In blaming the victims, Congress echoes Israeli Prime Minister Benjamin Netanyahu, when he told CNN: “They [Hamas] want to pile up as many civilian dead as they can… They use telegenically dead Palestinians for their cause. They want the more dead, the better.”  This grotesque deflection of culpability does not impress the rest of the world: when the UN Human Rights Council voted last week to establish a commission of inquiry to investigate violations of humanitarian law, the US was alone in its opposition – with no support from the UK, France, Germany, Japan nor any of the other 42 member nations. 

The atrocities in Gaza are unfolding daily on hundreds of millions of screens across the globe  …but Congressional attention is elsewhere.   In the past month alone:

S.Res.498 (passed) and H.Res.657 (passed) (“Support for the State of Israel as it defends itself against unprovoked rocket attacks”)

S.Con.Res.41 (pending) and H.Con.Res.107 (passed)

(“Denouncing the use of civilians as human shields by Hamas and other terrorist organizations in violation of international humanitarian law” – quoting extensively from treaty protocols that Congress has refused to ratify for decades!)

S.Res.517 (pending) (“Support for Israel’s right to defend itself and calling on Hamas to immediately cease all rocket and other attacks”)
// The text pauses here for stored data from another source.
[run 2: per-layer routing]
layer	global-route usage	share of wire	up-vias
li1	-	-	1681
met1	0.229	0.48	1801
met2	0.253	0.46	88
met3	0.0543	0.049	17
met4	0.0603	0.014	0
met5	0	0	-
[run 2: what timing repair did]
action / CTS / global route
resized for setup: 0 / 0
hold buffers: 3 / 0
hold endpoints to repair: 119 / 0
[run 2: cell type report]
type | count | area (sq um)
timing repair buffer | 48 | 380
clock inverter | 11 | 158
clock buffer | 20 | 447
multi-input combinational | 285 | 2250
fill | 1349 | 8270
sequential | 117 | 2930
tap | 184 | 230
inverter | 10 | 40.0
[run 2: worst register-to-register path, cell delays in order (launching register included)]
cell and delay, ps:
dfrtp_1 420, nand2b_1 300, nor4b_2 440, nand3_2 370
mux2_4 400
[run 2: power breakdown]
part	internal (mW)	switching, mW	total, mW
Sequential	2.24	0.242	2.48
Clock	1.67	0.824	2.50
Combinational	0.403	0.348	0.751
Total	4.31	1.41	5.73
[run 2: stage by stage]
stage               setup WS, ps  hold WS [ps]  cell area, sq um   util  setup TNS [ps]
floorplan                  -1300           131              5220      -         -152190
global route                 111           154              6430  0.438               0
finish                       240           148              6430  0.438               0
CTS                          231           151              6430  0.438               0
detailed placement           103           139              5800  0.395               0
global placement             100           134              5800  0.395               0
## src/shared/asr_regs.vh

```
// Register offsets, field positions, reset values and timing counts for
// the asynchronous serial receiver. Definitions only; included by bare name.
`ifndef ASR_REGS_VH
`define ASR_REGS_VH

// Register byte offsets on APB
`define ASR_CTRL_OFF        8'h00
`define ASR_DIV_OFF         8'h04
`define ASR_STATUS_OFF      8'h08
`define ASR_DATA_OFF        8'h0c
`define ASR_CMD_OFF         8'h10

// Control word fields
`define ASR_CTRL_WLS_LO     0
`define ASR_CTRL_WLS_HI     1
`define ASR_CTRL_PI         2
`define ASR_CTRL_EPE        3
`define ASR_CTRL_SBS        4
`define ASR_CTRL_RESET      5'h00

// Status fields
`define ASR_ST_AVAIL        0
`define ASR_ST_PERR         1
`define ASR_ST_FERR         2
`define ASR_ST_OERR         3
`define ASR_ST_BUSY         4

// Command fields (write-only strobes)
`define ASR_CMD_CLR_AVAIL   0
`define ASR_CMD_MRESET      1

// Timing: 16x sample rate, pclk cycles per 16x period
`define ASR_OVERSAMPLE      16
`define ASR_PCLK_HZ         25000000
`define ASR_BAUD_DEFAULT    9600
`define ASR_DIV_RESET       (`ASR_PCLK_HZ / (`ASR_OVERSAMPLE * `ASR_BAUD_DEFAULT))
`define ASR_CENTRE_TICK     4'd7
`define ASR_PRELOAD_TICK    4'd6

`endif

```

## src/logic/asr_tick_div.v

```verilog
// Divider that makes the 16x sample enable and its mid-period enable.
// Assumes divisor is at least 2; a smaller value is treated as 2.
`timescale 1ns/1ns
`default_nettype none

module asr_tick_div #(
  parameter W = 16
) (
  input  wire         pclk,
  input  wire         presetn,
  input  wire         restart,
  input  wire [W-1:0] divisor,
  output reg          tick,
  output reg          half
);

  reg  [W-1:0] cnt_reg;
  wire [W-1:0] div_eff;
  wire [W-1:0] half_pt;

  // Clamp divisor and find the half-period point
  assign div_eff = (divisor < 2) ? {{(W-2){1'b0}}, 2'b10} : divisor;
  assign half_pt = div_eff >> 1;

  // Free-running count with one-cycle enables
  always @(posedge pclk or negedge presetn)
  begin
    if (!presetn)
    begin
      cnt_reg <= {W{1'b0}};
      tick    <= 1'b0;
      half    <= 1'b0;
    end
    else if (restart)
    begin
      cnt_reg <= {W{1'b0}};
      tick    <= 1'b0;
      half    <= 1'b0;
    end
    else
    begin
      tick <= (cnt_reg == div_eff - 1'b1);
      half <= (cnt_reg == half_pt - 1'b1);
      if (cnt_reg >= div_eff - 1'b1)
        cnt_reg <= {W{1'b0}};
      else
        cnt_reg <= cnt_reg + 1'b1;
    end
  end

endmodule // asr_tick_div

`default_nettype wire

```

## src/logic/asr_receiver.v

```verilog
// Receive half of an asynchronous start-stop serial port with APB registers.
// Assumes line_in_bit and the strobe pins are synchronous to pclk.
//
// Notes on behaviour
// - Idle line high: watch for falling edge
// - Verify start low at centre, else noise
// - Sample every later bit at its centre
// - Length, parity follow control word; stop select unused
// - Assembly register shortened to character length
// - Parity mismatch flag held until next transfer
// - Only first stop checked; low sets framing
// - Transfer to holding sets character available
// - Low clear strobe drops character available
// - Uncleared flag at transfer sets overrun
// - Master reset forces idle, then search
// - Data valid half period before flags
// - Flags updated at first stop centre
// - Character held until next is assembled
// - Frame: low start, parity, high stops
// - Start centre at count seven and half
// - Resume search at first stop centre
// - After break, wait for high level
//
// The register addresses and the APB register port were chosen for this implementation.
`timescale 1ns/1ns
`default_nettype none
`include "asr_regs.vh"

module asr_receiver #(
  parameter DIV_W       = 16,
  parameter DIV_DEFAULT = `ASR_DIV_RESET
) (
  input  wire        pclk,
  input  wire        presetn,
  input  wire        psel,
  input  wire        penable,
  input  wire        pwrite,
  input  wire [7:0]  paddr,
  input  wire [31:0] pwdata,
  output reg  [31:0] prdata,
  output wire        pready,
  output wire        pslverr,
  input  wire        line_in_bit,
  input  wire        master_reset,
  input  wire        char_available_clear_n,
  output wire [7:0]  rx_data,
  output wire        char_available,
  output wire        parity_error,
  output wire        framing_error,
  output wire        overrun_error
);

  ////////////////////////////////////////////////////////////////////////
  // Declarations

  localparam ST_IDLE   = 3'd0;
  localparam ST_START  = 3'd1;
  localparam ST_DATA   = 3'd2;
  localparam ST_PARITY = 3'd3;
  localparam ST_STOP   = 3'd4;
  localparam ST_WAITHI = 3'd5;

  reg  [4:0]       ctrl_reg;
  reg  [DIV_W-1:0] div_reg;
  reg  [2:0]       state_reg;
  reg  [3:0]       tcnt_reg;
  reg  [2:0]       bit_reg;
  reg  [7:0]       shift_reg;
  reg  [7:0]       hold_reg;
  reg              par_acc_reg;
  reg              perr_pend_reg;
  reg              line_prev_reg;
  reg              avail_reg;
  reg              perr_reg;
  reg              ferr_reg;
  reg              oerr_reg;

  wire             tick;
  wire             half;
  wire             apb_wr;
  wire             apb_rd;
  wire             addr_ok;
  wire             cmd_clr;
  wire             cmd_mrst;
  wire             mrst;
  wire             clr_avail;
  wire [2:0]       last_bit;
  wire             par_on;
  wire             centre;
  wire             flag_upd;
  wire             stop_ok;

  ////////////////////////////////////////////////////////////////////////
  // APB slave decode

  // Zero-wait slave; unknown offsets answer with an error
  assign pready  = 1'b1;
  assign addr_ok = (paddr == `ASR_CTRL_OFF) || (paddr == `ASR_DIV_OFF) ||
                   (paddr == `ASR_STATUS_OFF) || (paddr == `ASR_DATA_OFF) ||
                   (paddr == `ASR_CMD_OFF);
  assign pslverr = psel & penable & ~addr_ok;
  assign apb_wr  = psel & penable & pwrite;
  assign apb_rd  = psel & penable & ~pwrite;

  // Command strobes from a write to the command word
  assign cmd_clr  = apb_wr & (paddr == `ASR_CMD_OFF) & pwdata[`ASR_CMD_CLR_AVAIL];
  assign cmd_mrst = apb_wr & (paddr == `ASR_CMD_OFF) & pwdata[`ASR_CMD_MRESET];
  assign mrst     = master_reset | cmd_mrst;
  assign clr_avail = ~char_available_clear_n | cmd_clr;

  // Writable configuration
  always @(posedge pclk or negedge presetn)
  begin
    if (!presetn)
    begin
      ctrl_reg <= `ASR_CTRL_RESET;
      div_reg  <= DIV_DEFAULT[DIV_W-1:0];
    end
    else if (apb_wr)
    begin
      if (paddr == `ASR_CTRL_OFF)
        ctrl_reg <= pwdata[4:0];
      if (paddr == `ASR_DIV_OFF)
        div_reg <= pwdata[DIV_W-1:0];
    end
  end

  // Read mux; reserved bits read zero
  always @*
  begin
    prdata = 32'h0000_0000;
    if (apb_rd)
    begin
      case (paddr)
        `ASR_CTRL_OFF:   prdata[4:0] = ctrl_reg;
        `ASR_DIV_OFF:    prdata[DIV_W-1:0] = div_reg;
        `ASR_STATUS_OFF:
        begin
          prdata[`ASR_ST_AVAIL] = avail_reg;
          prdata[`ASR_ST_PERR]  = perr_reg;
          prdata[`ASR_ST_FERR]  = ferr_reg;
          prdata[`ASR_ST_OERR]  = oerr_reg;
          prdata[`ASR_ST_BUSY]  = (state_reg != ST_IDLE);
        end
        `ASR_DATA_OFF:   prdata[7:0] = hold_reg;
        default:         prdata = 32'h0000_0000;
      endcase
    end
  end

  ////////////////////////////////////////////////////////////////////////
  // Sample clock

  // 16x enable and mid-period enable from pclk
  asr_tick_div #(
    .W (DIV_W)
  ) u_div (
    .pclk    (pclk),
    .presetn (presetn),
    .restart (mrst),
    .divisor (div_reg),
    .tick    (tick),
    .half    (half)
  );

  ////////////////////////////////////////////////////////////////////////
  // Frame decode helpers

  // Last data bit index from word length select
  assign last_bit = {1'b1, ctrl_reg[`ASR_CTRL_WLS_HI], ctrl_reg[`ASR_CTRL_WLS_LO]};
  assign par_on   = ~ctrl_reg[`ASR_CTRL_PI];

  // Bit centre sits half a 16x period after count seven
  assign centre   = half & (tcnt_reg == `ASR_CENTRE_TICK);
  assign stop_ok  = line_in_bit;
  assign flag_upd = centre & (state_reg == ST_STOP);

  ////////////////////////////////////////////////////////////////////////
  // Receive sequencer

  // Line watch, start check, bit sampling and assembly
  always @(posedge pclk or negedge presetn)
  begin
    if (!presetn)
    begin
      state_reg     <= ST_IDLE;
      tcnt_reg      <= 4'h0;
      bit_reg       <= 3'd0;
      shift_reg     <= 8'h00;
      hold_reg      <= 8'h00;
      par_acc_reg   <= 1'b0;
      perr_pend_reg <= 1'b0;
      line_prev_reg <= 1'b1;
    end
    else if (mrst)
    begin
      state_reg     <= ST_IDLE;
      tcnt_reg      <= 4'h0;
      bit_reg       <= 3'd0;
      par_acc_reg   <= 1'b0;
      perr_pend_reg <= 1'b0;
      line_prev_reg <= 1'b1;
    end
    else
    begin
      if (tick)
        line_prev_reg <= line_in_bit;
      if (tick && state_reg != ST_IDLE)
        tcnt_reg <= tcnt_reg + 4'h1;
      case (state_reg)
        ST_IDLE:
        begin
          // High-to-low seen at a 16x tick starts the count
          if (tick && line_prev_reg && !line_in_bit)
          begin
            state_reg <= ST_START;
            tcnt_reg  <= 4'h0;
          end
        end
        ST_START:
        begin
          if (centre)
          begin
            if (!line_in_bit)
            begin
              state_reg   <= ST_DATA;
              bit_reg     <= 3'd0;
              shift_reg   <= 8'h00;
              par_acc_reg <= 1'b0;
            end
            else
              state_reg <= ST_IDLE;
          end
        end
        ST_DATA:
        begin
          if (centre)
          begin
            // Only the configured bits are collected
            shift_reg[bit_reg] <= line_in_bit;
            par_acc_reg        <= par_acc_reg ^ line_in_bit;
            bit_reg            <= bit_reg + 3'd1;
            if (bit_reg == last_bit)
              state_reg <= par_on ? ST_PARITY : ST_STOP;
          end
        end
        ST_PARITY:
        begin
          if (centre)
          begin
            // Even: total ones even; odd: total ones odd
            perr_pend_reg <= ctrl_reg[`ASR_CTRL_EPE] ?
                             (par_acc_reg ^ line_in_bit) :
                             ~(par_acc_reg ^ line_in_bit);
            state_reg     <= ST_STOP;
          end
        end
        ST_STOP:
        begin
          // Holding data moves half a period ahead of the flags
          if (tick && tcnt_reg == `ASR_PRELOAD_TICK)
            hold_reg <= shift_reg;
          if (centre)
          begin
            perr_pend_reg <= 1'b0;
            // Search resumes here; a low stop waits for a mark first
            state_reg <= stop_ok ? ST_IDLE : ST_WAITHI;
            if (!stop_ok)
              line_prev_reg <= 1'b0;
          end
        end
        ST_WAITHI:
        begin
          if (tick && line_in_bit)
            state_reg <= ST_IDLE;
        end
        default:
          state_reg <= ST_IDLE;
      endcase
    end
  end

  ////////////////////////////////////////////////////////////////////////
  // Status flags

  // Set at first stop centre; a set wins over a same-cycle clear
  always @(posedge pclk or negedge presetn)
  begin
    if (!presetn)
    begin
      avail_reg <= 1'b0;
      perr_reg  <= 1'b0;
      ferr_reg  <= 1'b0;
      oerr_reg  <= 1'b0;
    end
    else if (mrst)
    begin
      avail_reg <= 1'b0;
      perr_reg  <= 1'b0;
      ferr_reg  <= 1'b0;
      oerr_reg  <= 1'b0;
    end
    else if (flag_upd)
    begin
      avail_reg <= 1'b1;
      perr_reg  <= par_on & perr_pend_reg;
      ferr_reg  <= ~stop_ok;
      oerr_reg  <= avail_reg & ~clr_avail;
    end
    else if (clr_avail)
      avail_reg <= 1'b0;
  end

  // Outputs straight from registers
  assign rx_data        = hold_reg;
  assign char_available = avail_reg;
  assign parity_error   = perr_reg;
  assign framing_error  = ferr_reg;
  assign overrun_error  = oerr_reg;

endmodule // asr_receiver

`default_nettype wire

```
H.R. 5235 (“Emergency Iron Dome Replenishment Act”) and S.2648 (an “Emergency Supplemental”) both increase “Iron Dome” funding and will likely be voted on soon – perhaps as a stand-alone bill).  Note that the hundreds of millions of US dollars spent on anti-missile technology frees up an equal amount of Israeli funds for procurement of offensive weaponry.

Elizabeth Warren this week  signed on to the "US-Israel Strategic Partnership Act"
Elizabeth Warren this week signed on to the “US-Israel Strategic Partnership Act”

Finally, S.462 (“United States-Israel Strategic Partnership Act of 2014”) – in the works for more than a year – has been re-introduced as S.2673 and is now backed by 80 senators, now including Sen. Elizabeth Warren of Massachusetts. In addition to conferring the unique status of “Major Strategic Partner,” it also gives Israel access to trade privileges, technologies, academic and industrial cooperation, and support for entry into the US “Visa Waiver Program.”  And it boosts to $1.8 Billion the value of US arms stockpiled in and available to Israel.  Its passage would be another curt rebuke to the calls of human rights organizations, including Amnesty International, for an embargo on weapons transfers to Israel.

While the “U.S.-Israel Strategic Partnership Act” was a bad idea before “Operation Protective Edge” laid waste to Gaza, its passage in the midst of an escalating slaughter will cast the US as an accessory to potential war crimes in world public opinion.

This weekend Congress begins its August recess.  It cannot come soon enough.  Every measure on the Palestine-Israel conflict that has been enacted this month has been one more salvo at the edifice of international humanitarian law.

Our senators and representatives should know that, however deplorable the actions of Hamas and the IDF may be, Congress bears responsibility of its own for the ongoing carnage:

  • By effectively endorsing Israel’s policy of collective punishment and Israel’s disproportionate and manifest indiscriminate killing;
  • By ignoring any causal relation between a 9-year siege and Hamas’ violent reaction;
  • By voting military aid to Israel (now set to exceed $3.3 billion in FY15 — some 20% of Israel’s military budget);
  • By working at cross-purposes with President Obama’s recent efforts to bridge the ceasefire conditions of the belligerents; and
  • By failing to reflect a growing diversity of US popular opinion on the morality of Israel’s conduct in the war.